For each entity type in the patterns try to see whether the model supports it and if not relabel the entity type to NaE.
- Parameters
patterns (list) – List of patterns.
entity_type (str) – Entity type detected by a spacy model.
- Returns
adjusted_patterns – Patterns that are supposed to be for a specific spacy model.
- Return type
list
- run_pipeline(texts, model_entities, models_relations, debug=False, excluded_entity_type='NaE')[source]¶
Run end-to-end extractions.
- Parameters
texts (iterable) –
The elements in texts are tuples where the first element is the text to be processed and the second element is a dictionary with arbitrary metadata for the text. Each key in this dictionary will be used to construct a new column in the output data frame and the values will appear in the corresponding rows.
Note that if debug=False then the output data frame will have exactly the columns specified by SPECS. That means that some columns produced by the entries in metadata might be dropped, and some empty columns might be added.
model_entities (spacy.lang.en.English) – Spacy model. Note that this model defines entity types.
models_relations (dict) – The keys are pairs (two element tuples) of entity types (i.e. (‘GGP’, ‘CHEBI’)). The first entity type is the subject and the second one is the object. Note that the entity types should correspond to those inside of model_entities. The value is a list of instances of relation extraction models, that is instances of some subclass of
REModel
.debug (bool) – If True, columns are not necessarily matching the specification. However, they contain debugging information. If False, then matching exactly the specification.
excluded_entity_type (str or None) – If a str, then all entities with type not_entity_label will be excluded. If None, then no exclusion will be taking place.
- Returns
The final table. If debug=True then it contains all the metadata. If False then it only contains columns in the official specification.
- Return type
pd.DataFrame
- spacy2df(spacy_model, ground_truth_tokenization, not_entity_symbol='O', excluded_entity_type='NaE')[source]¶
Turn NER of a spacy model into a pd.DataFrame.
- Parameters
spacy_model (spacy.language.Language) – Spacy model that will be used for NER, EntityRuler and Tagger (not tokenization).
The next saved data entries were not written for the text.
Context: an optimization exercise on an open-source flow, tuned for a short achievable clock period and few clock cycles. The choices shown serve that exercise and are no tape-out recipe.
Function was not checked in any run shown here: the RTL went through the layout flow alone.
Power is estimated from default activity; no workload was simulated.

<file path="flow/design.v">
`timescale 1ns/1ps
`default_nettype none
package mips_pkg;
  typedef logic [31:0] word_t;
  typedef logic [4:0]  reg_addr_t;
  typedef enum logic [5:0] {
    op_rtype = 6'h00,
    op_j     = 6'h02,
    op_beq   = 6'h04,
    op_addi  = 6'h08,
    op_lw    = 6'h23,
    op_sw    = 6'h2b
  } opcode_e;
  typedef enum logic [5:0] {
    fn_add = 6'h20,
    fn_sub = 6'h22,
    fn_and = 6'h24,
    fn_or  = 6'h25,
    fn_slt = 6'h2a
  } funct_e;
  typedef enum logic [2:0] {
    alu_add,
    alu_sub,
    alu_and,
    alu_or,
    alu_slt
  } alu_op_e;
  typedef enum logic [1:0] {
    fwd_rf,    
    fwd_mem,   
    fwd_wb     
  } fwd_sel_e;
  typedef struct packed {
    logic      valid;
    alu_op_e   alu_op;
    logic      use_imm;
    logic      reg_write;
    logic      is_load;
    logic      is_store;
    logic      is_branch;
    logic      is_jump;
    word_t     rs_val;
    word_t     rt_val;
    reg_addr_t rs;
    reg_addr_t rt;
    reg_addr_t dest;
    word_t     imm;
    word_t     jump_target;
    word_t     pc4;
  } id_ex_t;
  typedef struct packed {
    logic      valid;
    logic      reg_write;
    logic      is_load;
    logic      is_store;
    reg_addr_t dest;
    word_t     alu_result;
    word_t     store_data;   
  } ex_mem_t;
endpackage
`default_nettype wire
`timescale 1ns/1ps
`default_nettype none
module mips_pipeline #(
  parameter logic [31:0] RESET_PC = 32'h0
) (
  input  logic        clk,
  input  logic        rst_n,
  input  logic [31:0] imem_data,
  input  logic        ack,
  input  logic [31:0] dat_r,
  output logic [31:0] imem_addr,
  output logic        cyc,
  output logic        stb,
  output logic        we,
  output logic [31:0] adr,
  output logic [31:0] dat_w,
  output logic        retire_valid,
  output logic [4:0]  retire_reg,
  output logic [31:0] retire_data
);
  logic [31:0] pc;
  logic        d_valid;
  logic [31:0] d_instr;
  logic [31:0] d_pc4;
  logic        e_valid;
  logic        e_wr;         
  logic        e_load;
  logic        e_store;
  logic        e_branch;     
  logic        e_pred;       
  logic        e_sub;        
  logic        e_r_sum;      
  logic        e_r_and;
  logic        e_r_or;
  logic        e_r_slt;
  logic        e_a_r, e_a_m, e_a_w;                   
  logic        e_b_r, e_b_mp, e_b_mn, e_b_wp, e_b_wn;  
  logic        e_s_r, e_s_m, e_s_w;                   
  logic [31:0] e_b_val;      
  logic [4:0]  e_dest;
  logic [31:0] e_rs_val;
  logic [31:0] e_rt_val;
  logic [31:0] e_fix_pc;     
  logic        m_mem;        
  logic        m_wr;
  logic        m_load;
  logic        m_store;
  logic [4:0]  m_dest;
  logic [31:0] m_res;
  logic [31:0] m_res_n;
  logic [31:0] m_sdata;
  logic        w_valid;
  logic [4:0]  w_dest;
  logic [31:0] w_data;
  logic [31:0] w_data_n;
  logic [31:0] regs [32];
  logic freeze;
  assign cyc    = m_mem;
  assign stb    = m_mem;
  assign we     = m_store;
  assign adr    = m_res;
  assign dat_w  = m_sdata;
  assign freeze = m_mem && !ack;
  logic [5:0]  d_op;
  logic [5:0]  d_fn;
  logic [4:0]  d_rs;
  logic [4:0]  d_rt;
  logic [4:0]  d_rd;
  logic [31:0] d_simm;
  logic [31:0] d_btarget;
  logic        d_is_r;
  logic        d_alu_r;
  logic        d_addi;
  logic        d_lw;
  logic        d_sw;
  logic        d_beq;
  logic        d_wr;
  logic [4:0]  d_dest;
  logic        d_pred;
  logic        d_check;
  logic [31:0] d_rs_val;
  logic [31:0] d_rt_val;
  logic        stall;
  logic        hold;
  logic        ex_redirect;
  assign d_op   = d_instr[31:26];
  assign d_fn   = d_instr[5:0];
  assign d_rs   = d_instr[25:21];
  assign d_rt   = d_instr[20:16];
  assign d_rd   = d_instr[15:11];
  assign d_simm = {{16{d_instr[15]}}, d_instr[15:0]};
  assign d_btarget = d_pc4 + {d_simm[29:0], 2'b00};
  assign d_is_r  = d_op == 6'h00;
  assign d_alu_r = d_is_r && (d_fn == 6'h20 || d_fn == 6'h22 || d_fn == 6'h24 ||
                              d_fn == 6'h25 || d_fn == 6'h2a);
  assign d_addi  = d_op == 6'h08;
  assign d_lw    = d_op == 6'h23;
  assign d_sw    = d_op == 6'h2b;
  assign d_beq   = d_op == 6'h04 && d_instr[15:0] != 16'h0;
  assign d_dest  = d_is_r ? d_rd : d_rt;
  assign d_wr    = (d_alu_r || d_addi || d_lw) && d_dest != 5'd0;
  assign d_pred  = d_beq && (d_instr[15] || d_rs == d_rt);
  assign d_check = d_beq && d_rs != d_rt;
  assign d_rs_val = (d_rs == 5'd0) ? 32'd0 :
                    (w_valid && w_dest == d_rs) ? w_data : regs[d_rs];
  assign d_rt_val = (d_rt == 5'd0) ? 32'd0 :
                    (w_valid && w_dest == d_rt) ? w_data : regs[d_rt];
  assign stall = d_valid && e_valid && e_load && e_wr &&
                 (e_dest == d_rs || e_dest == d_rt);
  assign hold  = freeze || stall;
  logic [31:0] op_a;
  logic [31:0] op_b;      
  logic [31:0] st_b;      
  logic [31:0] sum;
  logic        lt;
  logic [31:0] alu_y;
  logic        eq;
  assign op_a = ({32{e_a_r}} & e_rs_val) | ({32{e_a_m}} & m_res) | ({32{e_a_w}} & w_data);
  assign op_b = ({32{e_b_r}}  & e_b_val) |
                ({32{e_b_mp}} & m_res)   | ({32{e_b_mn}} & m_res_n) |
                ({32{e_b_wp}} & w_data)  | ({32{e_b_wn}} & w_data_n);
  assign st_b = ({32{e_s_r}} & e_rt_val) | ({32{e_s_m}} & m_res) | ({32{e_s_w}} & w_data);
  ks_add32 u_add (.a(op_a), .b(op_b), .cin(e_sub), .s(sum));
  assign lt = (op_a[31] == op_b[31]) ? op_a[31] : sum[31];
  assign alu_y = ({32{e_r_sum}} & sum) |
                 ({32{e_r_and}} & (op_a & op_b)) |
                 ({32{e_r_or}}  & (op_a | op_b)) |
                 {31'd0, e_r_slt & lt};
  assign eq = op_a == op_b;
  assign ex_redirect = e_valid && e_branch && (eq != e_pred) && !freeze;
  logic [31:0] pc4;
  logic        if_jump;
  logic        if_pred;
  logic [31:0] if_btarget;
  assign pc4       = pc + 32'd4;
  assign imem_addr = pc;
  assign if_jump   = imem_data[31:26] == 6'h02;
  assign if_pred   = imem_data[31:26] == 6'h04 && imem_data[15:0] != 16'h0 &&
                     (imem_data[15] || imem_data[25:21] == imem_data[20:16]);
  assign if_btarget = pc4 + {{14{imem_data[15]}}, imem_data[15:0], 2'b00};
  always_ff @(posedge clk or negedge rst_n) begin
    if (!rst_n) begin
      pc      <= RESET_PC;
      d_valid <= 1'b0;
    end else if (ex_redirect) begin
      pc      <= e_fix_pc;
      d_valid <= 1'b0;
    end else if (!hold) begin
      d_valid <= !if_jump;
      if (if_jump) begin
        pc <= {pc4[31:28], imem_data[25:0], 2'b00};
      end else if (if_pred) begin
        pc <= if_btarget;
      end else begin
        pc <= pc4;
      end
    end
  end
  always_ff @(posedge clk) begin
    if (!hold) begin
      d_instr <= imem_data;
      d_pc4   <= pc4;
    end
  end
  logic d_go;
  assign d_go = d_valid && !stall && !ex_redirect;
  always_ff @(posedge clk or negedge rst_n) begin
    if (!rst_n) begin
      e_valid  <= 1'b0;
      e_wr     <= 1'b0;
      e_load   <= 1'b0;
      e_store  <= 1'b0;
      e_branch <= 1'b0;
    end else if (!freeze) begin
      e_valid  <= d_go;
      e_wr     <= d_go && d_wr;
      e_load   <= d_go && d_lw;
      e_store  <= d_go && d_sw;
      e_branch <= d_go && d_check;
    end
  end
  logic d_sub;
  logic d_use_imm;
  logic fa_m, fa_w, fb_m, fb_w;
  assign d_sub     = d_is_r && (d_fn == 6'h22 || d_fn == 6'h2a);
  assign d_use_imm = !d_is_r && !d_beq;
  assign fa_m = d_rs != 5'd0 && e_valid && e_wr && e_dest == d_rs;
  assign fa_w = d_rs != 5'd0 && m_wr && m_dest == d_rs && !fa_m;
  assign fb_m = d_rt != 5'd0 && e_valid && e_wr && e_dest == d_rt;
  assign fb_w = d_rt != 5'd0 && m_wr && m_dest == d_rt && !fb_m;
  always_ff @(posedge clk) begin
    if (!freeze) begin
      e_pred    <= d_pred;
      e_sub     <= d_sub;
      e_r_sum   <= !(d_is_r && (d_fn == 6'h24 || d_fn == 6'h25 || d_fn == 6'h2a));
      e_r_and   <= d_is_r && d_fn == 6'h24;
      e_r_or    <= d_is_r && d_fn == 6'h25;
      e_r_slt   <= d_is_r && d_fn == 6'h2a;
      e_dest    <= d_dest;
      e_rs_val  <= d_rs_val;
      e_rt_val  <= d_rt_val;
      e_b_val   <= (d_use_imm ? d_simm : d_rt_val) ^ {32{d_sub}};
      e_fix_pc  <= d_pred ? d_pc4 : d_btarget;
      e_a_r     <= !fa_m && !fa_w;
      e_a_m     <= fa_m;
      e_a_w     <= fa_w;
      e_b_r     <= d_use_imm || (!fb_m && !fb_w);
      e_b_mp    <= !d_use_imm && fb_m && !d_sub;
      e_b_mn    <= !d_use_imm && fb_m && d_sub;
      e_b_wp    <= !d_use_imm && fb_w && !d_sub;
      e_b_wn    <= !d_use_imm && fb_w && d_sub;
      e_s_r     <= !fb_m && !fb_w;
      e_s_m     <= fb_m;
      e_s_w     <= fb_w;
    end
  end
  always_ff @(posedge clk or negedge rst_n) begin
    if (!rst_n) begin
      m_mem   <= 1'b0;
      m_wr    <= 1'b0;
      m_load  <= 1'b0;
      m_store <= 1'b0;
    end else if (!freeze) begin
      m_mem   <= e_valid && (e_load || e_store);
      m_wr    <= e_valid && e_wr;
      m_load  <= e_valid && e_load;
      m_store <= e_valid && e_store;
    end
  end
  always_ff @(posedge clk) begin
    if (!freeze) begin
      m_dest  <= e_dest;
      m_res   <= alu_y;
      m_res_n <= ~alu_y;
      m_sdata <= st_b;
    end
  end
  always_ff @(posedge clk or negedge rst_n) begin
    if (!rst_n) begin
      w_valid <= 1'b0;
    end else begin
      w_valid <= !freeze && m_wr;
    end
  end
  always_ff @(posedge clk) begin
    if (!freeze) begin
      w_dest <= m_dest;
      w_data   <= m_load ? dat_r : m_res;
      w_data_n <= m_load ? ~dat_r : m_res_n;
    end
  end
  always_ff @(posedge clk) begin
    if (w_valid) begin
      regs[w_dest] <= w_data;
    end
  end
  assign retire_valid = w_valid;
  assign retire_reg   = w_dest;
  assign retire_data  = w_data;
endmodule
`default_nettype wire
module ks_add32 (
  input  logic [31:0] a,
  input  logic [31:0] b,
  input  logic        cin,
  output logic [31:0] s
);
  logic [31:0] g [6];
  logic [31:0] p [6];
  always_comb begin
    g[0] = a & b;
    p[0] = a ^ b;
    g[0][0] = (a[0] & b[0]) | ((a[0] ^ b[0]) & cin);
    for (int l = 1; l < 6; l++) begin
      for (int i = 0; i < 32; i++) begin
        if (i >= (1 << (l - 1))) begin
          g[l][i] = g[l-1][i] | (p[l-1][i] & g[l-1][i - (1 << (l - 1))]);
          p[l][i] = p[l-1][i] & p[l-1][i - (1 << (l - 1))];
        end else begin
          g[l][i] = g[l-1][i];
          p[l][i] = p[l-1][i];
        end
      end
    end
    s[0] = p[0][0] ^ cin;
    for (int i = 1; i < 32; i++) s[i] = p[0][i] ^ g[5][i-1];
  end
endmodule
</file>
Note that a Tagger might be necessary for tagger EntityRuler.
ground_truth_tokenization (list) – List of str (words) representing the ground truth tokenization. This will guarantee that the ground truth dataframe will be aligned with the prediction dataframe.
not_entity_symbol (str) – A symbol to use for tokens that are not a part of any entity. Note that this symbol will be used for all tokens for which the ent_iob_ attribute of spacy.Token is equal to “O”.
excluded_entity_type (str or None) – Entity type that is going to be automatically excluded. Note that it is different from not_entity_symbol since it corresponds to the label_ attribute of
spacy.Span
objects. If None, then no exclusion will be taking place.
- Returns
Each row represents one token, the columns are ‘text’ and ‘class’.
- Return type
pd.DataFrame
Notes
One should run the annotations2df first in order to obtain the ground_truth_tokenization. If it is the case then ground_truth_tokenization=prodigy_table[‘text’].to_list().